Le frizioni HFO-HFR sono state sviluppate da TRANSFLUID per soddisfare la crescente necessità del mercato relativa a prese di forza comandate a distanza ed applicabili a motori endotermici industriali con elevata potenza ed alta velocità di rotazione.
Per consentire la massima semplicità di installazione, la presa di forza HFO è composta da un gruppo frizione a dischi multipli a secco montato, con un albero di uscita e cuscinetti atti a sopportare elevati carichi radiali, in una campana fusa in ghisa.
Le dimensioni delle flange di collegamento al motore endotermico sono secondo le norme SAE.
L’innesto della frizione avviene mediante olio ad una pressione massima di esercizio di 30 bar che viene introdotto attraverso un collettore rotante incassato nell’estremità dell’albero di uscita.
Il sistema di comando attraverso il collettore rotante rende impiegabile la presa di forza HFO solo per trasmissioni con carichi radiali.
Il comando idraulico oltre a permettere un facile controllo a distanza dell’innesto, disinnesto, consente, rispetto alle tradizionali prese di forza con comando a leva, di trasmettere coppie più elevate, di regolare la velocità di innesto ed inoltre rende il sistema auto registrante eliminando così il pericoloso rischio di slittamento dei dischi tipico delle frizioni a punto morto.
Gli interventi di manutenzione vengono drasticamente ridotti consentendo un grande risparmio specialmente nelle applicazioni gravose dove l’usura dei dischi è di norma considerevole.
Le frizioni HFR hanno identiche prestazioni delle versioni HFO ma sono pensate per applicazioni in linea.

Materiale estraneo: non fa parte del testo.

[config.mk]
export PLATFORM = sky130hd
export DESIGN_NAME = rx_vlan_scatter
export DESIGN_NICKNAME = d
export VERILOG_FILES = /design/src/rtl/rx_vlan_scatter.sv
export SDC_FILE = /design/constraint.sdc
export NUM_CORES = 1
export LEC_CHECK = 0
export BUFFER_PORTS_ARGS = -buffer_cell sky130_fd_sc_hd__buf_2
export CAP_MARGIN = 25
export CELL_PAD_IN_SITES_DETAIL_PLACEMENT = 1
export CELL_PAD_IN_SITES_GLOBAL_PLACEMENT = 1
export CORE_MARGIN = 4
export CORE_UTILIZATION = 38
export CTS_CLUSTER_SIZE = 25
export DETAILED_ROUTE_END_ITERATION = 10
export MAX_ROUTING_LAYER = met4
export PLACE_DENSITY_LB_ADDON = 0.2
export SLEW_MARGIN = 25
export SYNTH_ARGS = -nofsm -noshare
export SYNTH_HDL_FRONTEND = slang
export SYNTH_SLANG_ARGS = --single-unit
export TNS_END_PERCENT = 30
[constraint.sdc]
create_clock -name clk -period 3.8 [get_ports clk]
set_input_delay 0.38 -clock clk [delete_from_list [all_inputs] [get_ports clk]]
set_output_delay 0.38 -clock clk [all_outputs]
set_load 0.01 [all_outputs]
[src/rtl/rx_vlan_scatter.sv]
`timescale 1ns/1ps
module rx_vlan_scatter #(
  parameter int BUF_W     = 15,
  parameter int DESC_W    = 11,
  parameter int CNT_W     = 15,
  parameter int MIN_LEN   = 60,
  parameter int MAX_STD   = 1522,
  parameter int MAX_LARGE = 16384
) (
  input  logic              clk,
  input  logic              rst_n,
  input  logic              in_valid,
  input  logic              in_sof,
  input  logic              in_eof,
  input  logic [7:0]        in_data,
  input  logic              vlan_en,
  input  logic [15:0]       vlan_type,
  input  logic              large_en,
  input  logic [BUF_W-1:0]  buf_size,
  output logic              wr_en,
  output logic [DESC_W-1:0] wr_desc,
  output logic [BUF_W-1:0]  wr_off,
  output logic [7:0]        wr_data,
  output logic              cmp_valid,
  output logic [DESC_W-1:0] cmp_idx,
  output logic [BUF_W-1:0]  cmp_len,
  output logic [2:0]        cmp_stat,
  output logic [15:0]       cmp_tag
);
  // two-byte hold: the type decision is made before byte 12 leaves
  localparam int DLY  = 2;
  localparam int TPOS = 12;
  localparam logic [CNT_W-1:0] P_DLY  = CNT_W'(DLY);
  localparam logic [CNT_W-1:0] P_T0   = CNT_W'(TPOS);
  localparam logic [CNT_W-1:0] P_T1   = CNT_W'(TPOS + 1);
  localparam logic [CNT_W-1:0] P_T2   = CNT_W'(TPOS + 2);
  localparam logic [CNT_W-1:0] P_T3   = CNT_W'(TPOS + 3);
  localparam logic [CNT_W-1:0] P_GLO  = CNT_W'(TPOS + DLY);
  localparam logic [CNT_W-1:0] P_GHI  = CNT_W'(TPOS + DLY + 4);
  localparam logic [CNT_W:0]   L_MIN  = (CNT_W+1)'(MIN_LEN);
  localparam logic [CNT_W:0]   L_STD  = (CNT_W+1)'(MAX_STD);
  localparam logic [CNT_W:0]   L_BIG  = (CNT_W+1)'(MAX_LARGE);

  typedef enum logic [2:0] {S_IDLE, S_IN, S_PAD, S_FLUSH, S_CMP} st_t;

  st_t              st;
  logic [CNT_W-1:0] cnt;
  logic [7:0]       sh0, sh1, thi;
  logic             drop, strip, fcnt;
  logic [15:0]      tag;
  logic [DESC_W-1:0] wdesc, cidx;
  logic [BUF_W-1:0] woff;

  wire start   = (st == S_IDLE) && in_valid && in_sof;
  wire tick    = start || (st == S_IN && in_valid) || st == S_PAD || st == S_FLUSH;
  wire [CNT_W-1:0] pos = start ? '0 : cnt;
  wire [7:0]   nb      = (st == S_PAD || st == S_FLUSH) ? 8'h00 : in_data;
  wire         live    = tick && st != S_FLUSH;
  wire         drop_c  = start ? 1'b0 : drop;
  wire         strip_c = start ? 1'b0 : strip;
  wire [CNT_W:0] nxt   = {1'b0, pos} + 1'b1;
  wire [CNT_W:0] lim   = large_en ? L_BIG : L_STD;
  wire         over    = (st == S_IN) && (nxt > lim);
  wire         gap     = strip_c && pos >= P_GLO && pos < P_GHI;
  wire         emit    = tick && pos >= P_DLY && !drop_c && !gap;
  wire         buf_end = woff == buf_size - 1'b1;
  wire [DESC_W-1:0] ndesc = wdesc + DESC_W'(woff != '0);
  wire         clast   = cidx == ndesc - 1'b1;

  assign cmp_valid = st == S_CMP;
  assign cmp_idx   = cidx;
  assign cmp_len   = (clast && woff != '0) ? woff : buf_size;
  assign cmp_stat  = {strip, clast, 1'b1};
  assign cmp_tag   = strip ? tag : 16'h0000;

  always_ff @(posedge clk) begin
    if (!rst_n) begin
      st <= S_IDLE;  cnt <= '0;   sh0 <= '0;   sh1 <= '0;   thi <= '0;
      drop <= 1'b0;  strip <= 1'b0; fcnt <= 1'b0; tag <= '0;
      wdesc <= '0;   woff <= '0;  cidx <= '0;
      wr_en <= 1'b0; wr_desc <= '0; wr_off <= '0; wr_data <= '0;
    end else begin
      wr_en <= emit;
      if (emit) begin
        wr_data <= sh1;
        wr_desc <= wdesc;
        wr_off  <= woff;
        if (buf_end) begin
          woff  <= '0;
          wdesc <= wdesc + 1'b1;
        end else begin
          woff <= woff + 1'b1;
        end
      end
      if (tick) begin
        sh1 <= sh0;
        sh0 <= nb;
      end
      case (st)
        S_IDLE: if (start) begin
          cnt <= 1;      drop <= 1'b0; strip <= 1'b0; tag <= '0;
          wdesc <= '0;   woff <= '0;   cidx <= '0;
          st <= in_eof ? S_PAD : S_IN;
        end
        S_IN: if (in_valid) begin
          if (!(drop || over)) cnt <= nxt[CNT_W-1:0];
          drop <= drop | over;
          if (in_eof)
            st <= (drop || over) ? S_IDLE : (nxt < L_MIN ? S_PAD : S_FLUSH);
        end
        S_PAD: begin
          cnt <= nxt[CNT_W-1:0];
          if (nxt == L_MIN) st <= S_FLUSH;
        end
        S_FLUSH: begin
          cnt  <= nxt[CNT_W-1:0];
          fcnt <= ~fcnt;
          if (fcnt) begin
            st   <= S_CMP;
            cidx <= '0;
          end
        end
        S_CMP: begin
          cidx <= cidx + 1'b1;
          if (clast) st <= S_IDLE;
        end
        default: st <= S_IDLE;
      endcase
      if (live && pos == P_T0) thi <= nb;
      if (live && pos == P_T1) strip <= vlan_en && ({thi, nb} == vlan_type);
      if (live && pos == P_T2) tag[15:8] <= nb;
      if (live && pos == P_T3) tag[7:0] <= nb;
    end
  end

  p_wr_in_buf_r7: assert property (@(posedge clk) disable iff (!rst_n)
    wr_en |-> wr_off < buf_size);
  p_len_range_r8: assert property (@(posedge clk) disable iff (!rst_n)
    cmp_valid |-> (cmp_len != '0 && cmp_len <= buf_size));
  p_first_idx_r8: assert property (@(posedge clk) disable iff (!rst_n)
    $rose(cmp_valid) |-> cmp_idx == '0);
  p_idx_step_r8: assert property (@(posedge clk) disable iff (!rst_n)
    (cmp_valid && !cmp_stat[1]) |=> (cmp_valid && cmp_idx == $past(cmp_idx) + 1'b1));
  p_eop_closes_r8: assert property (@(posedge clk) disable iff (!rst_n)
    (cmp_valid && cmp_stat[1]) |=> !cmp_valid);
  p_tag_clear_r6: assert property (@(posedge clk) disable iff (!rst_n)
    (cmp_valid && !cmp_stat[2]) |-> cmp_tag == 16'h0000);
  p_drop_silent_r3: assert property (@(posedge clk) disable iff (!rst_n)
    drop |=> (!wr_en && !cmp_valid));
  p_strip_stable_r4: assert property (@(posedge clk) disable iff (!rst_n)
    (cmp_valid && $past(cmp_valid)) |-> ($stable(cmp_tag) && $stable(cmp_stat[2])));
endmodule

==> key figures, run 1 <==
Layout
  • Layout cells sized above 1: 22.4%
  • Final cell count without fillers: around 1,400
  • N_diodes: 0
  • Finished Cell Area: 9950 um2
  • Area grow syn2layout: 23.6%
  • Fin nets: 1,214

STA
  • Hold_ws: 0.305 ns
  • Worst-Margin Slew: 0.906 ns
  • Final Cycle Share: 112%
  • Min cycle time layout: 4.26 ns
  • RSZ-0062 raised after global routing: true
  • Clock skew: 0.00702 ns
  • Endpoints failing setup: 15
  • Fmax: about 230 MHz
  • Hold Vio Cnt, Final: 0
  • Worst slew margin: 38.8%
  • Final Max Slew Viols: 0
  • PnR worst setup slack: -0.455 ns

Critical path
  • CP Class: flop to output pin
  • Reg-to-reg critical path endpoint: cnt[11]
  • Crit-path max FO: 6
  • Worst Path Arrival: 3.88 ns
  • Worst reg2reg startpoint: cnt[3]
  • R2R Setup Slk: 0.31 ns
  • FF-to-FF path depth: 12
  • Slowest stage delay, CP: 0.61 ns
  • Slowest cell on crit path: or4_4
  • CP endpoint kind: output pin
  • Nature of the critical path startpoint: flop
  • Critical-path cell list: or4_4 > nor4_4 > buf_4 > ha_4 > buf_6 > ha_4 > xnor2_2 > nor4_2 > o2111ai_1 > or4_4 > buf_12 > mux2_4 > buf_2
  • Req. time, crit path: 3.42 ns

Yosys
  • Compound-Gate Fraction of Synth Area: 16.8%
  • Area leader, netlist: dfxtp_1
  • Main combinational cell family by area after synthesis: simple AND/OR/NAND/NOR gates
  • Top area cells in the synthesized netlist: dfxtp_1 33%, nand2_1 8.5%, a21boi_0 6.2%
  • Register bit total from synthesis: 133
  • Seq/Total Area, Yosys: 33.1%
  • Synth top area share: 33.1%
  • Multiplexer area fraction after synthesis: 4.01%
  • Distinct cell type count after synthesis: 73
  • Syn_nets: 1,089
  • Mapped Area: 8060 um2
  • Post-synthesis xor/xnor area fraction: 8.05%
  • Ys flop type: dfxtp_1
  • FFs w/ async S/R, synth: 0%
  • Yosys warning total: 0
  • Mapped Cells: 1,026
  • Simple-gate area share of the yosys netlist: between 30 and 40%
  • Fraction of the mapped netlist area in adder cells: 2.64%
  • Number of enable flip-flop cells after synthesis: 0
  • Average size of a mapped cell: 7.85 um2

Floorplan
  • Die height: 154 um
  • Core ar.: ~21,000 um2
  • Total die area: 23,600 um2
  • IO Pins: about 130
  • Site row count: 52
  • Die W: 154 um
  • Initial core utilization: 39.2%

Detailed routing
  • WL met1: approximately 12,000 um
  • DR WL/cell: 17.5 um
  • Met2 wire len: about 12,000 um
  • Detailed Routing Iterations Pass 1: 5
  • Top sig layer: met4
  • WL final: 25,100 um
  • DRC viols: 0
  • Post-DRT Antenna Nets: 0
  • DR iter-0 viols: 354
  • Routed vias: 7,862
  • Vias per cell: 5.48
  • Met3 WL: 892 um

GRT
  • Vias in the first global route: 8,171
  • Pin count of the biggest net entering global routing: 48
  • Initial antenna violation count: 0
  • Overall Global Routing Usage: between 20 and 25%
  • Total congestion overflow: 0
  • First-pass GRT wire length: 41,500 um

Clock network
  • Skew-Pair Late Insertion Delay: 0.42 ns
  • Clock sink count: 133
  • CTS HTree Levels: 4
  • Clock buffer depth: 2
  • CTS root buf: clkbuf_16
  • Hold_buf cts: 0
  • Clock-pin slew on the worst setup and hold paths: 0.06 ns
  • CTS tree: built
  • Clock buffer count from CTS: 17

Min path
  • Worst hold start: in_data[7]
  • WHS Endpoint: tag[7]
  • HP Class: input pin to flop
  • Hold depth: 3

Power and ir drop
  • Sw frac: 29.5%
  • Peak supply drop: ~0.0003 V
  • P_leak: a little under 4 nW
  • Internal Power: 2.84 mW
  • Clock power share: 43.5%
  • Pwr Total: between 4 and 5 mW
  • P_sw: 1.19 mW
  • Gate power share: 19.9%
  • Reg power frac: 36.5%
  • PD cells: roughly 400 nW/um2

Place
  • Post-detail-place hpwl: 18,000 um
  • Cell count after placement: 1,399
  • Routability cong.: 0.850
  • Buffers on Ports: 125
  • DP Area: 9110 um2
  • Worst slack at placement: -0.160 ns

Run status
  • Failing checks: setup timing
  • Status: complete, but fails checks

Flow run
  • Total of max-cap violations: 0
routing by layer:
metal  up-vias  GRT usage [%]
met4         0           3.99
li1       3833              -
met5         -              -
met3        21           4.02
met2       157           37.0
met1      3851           26.9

Il comando idraulico è ottenuto tramite ingresso radiale nel portacuscinetto, consentendo la stessa funzionalità della serie HFO.

ACCESSORI

MPCBMPCB

La centralina di controllo denominata MPCB è stata interamente sviluppata da TRANSFLUID per monitorare ogni funzione delle proprie frizioni a secco, in particolare la velocità d’ingresso e uscita oltre a temperatura e pressione dell’olio.
Uno dei principali benefici è certamente costituito dalla possibilità di innestare dolcemente la macchina condotta prevenendo i sovraccarichi e lo stallo del motore.
Pertanto le frizioni HF e le trasmissioni TowerClutch sono costantemente protette da guasti improvvisi e malfunzionamenti dovuti ad cattivo uso od abuso del prodotto.
La relativa industrializzazione dell’MPCB è consolidata per condizioni operative particolarmente gravose, tra le più diffuse figurano: frantumatori, cippatori del legno, fresatrici stradali, trituratori per metalli, compressori e pompe volumetriche.
Il software è personalizzato per ogni applicazione ed un moderno Display può essere integrato nello scopo dei fornitura.
L’MPCB può “dialogare” con la ECU del motore tramite CAN BUS SAE J1939 (o CAN BUS Open Communication), conseguentemente eventuali avvisi, messaggi di allarme ed ogni stato di funzionamento della frizione sono trasmessi da un singolo cavo bus “IP67”.
L’utilizzo di cablaggi corti è agevolato dal montaggio diretto sulla frizione ed il relativo hardware è installato in totale sicurezza con piedini in gomma che ammortizzano le vibrazioni durante il funzionamento della macchina.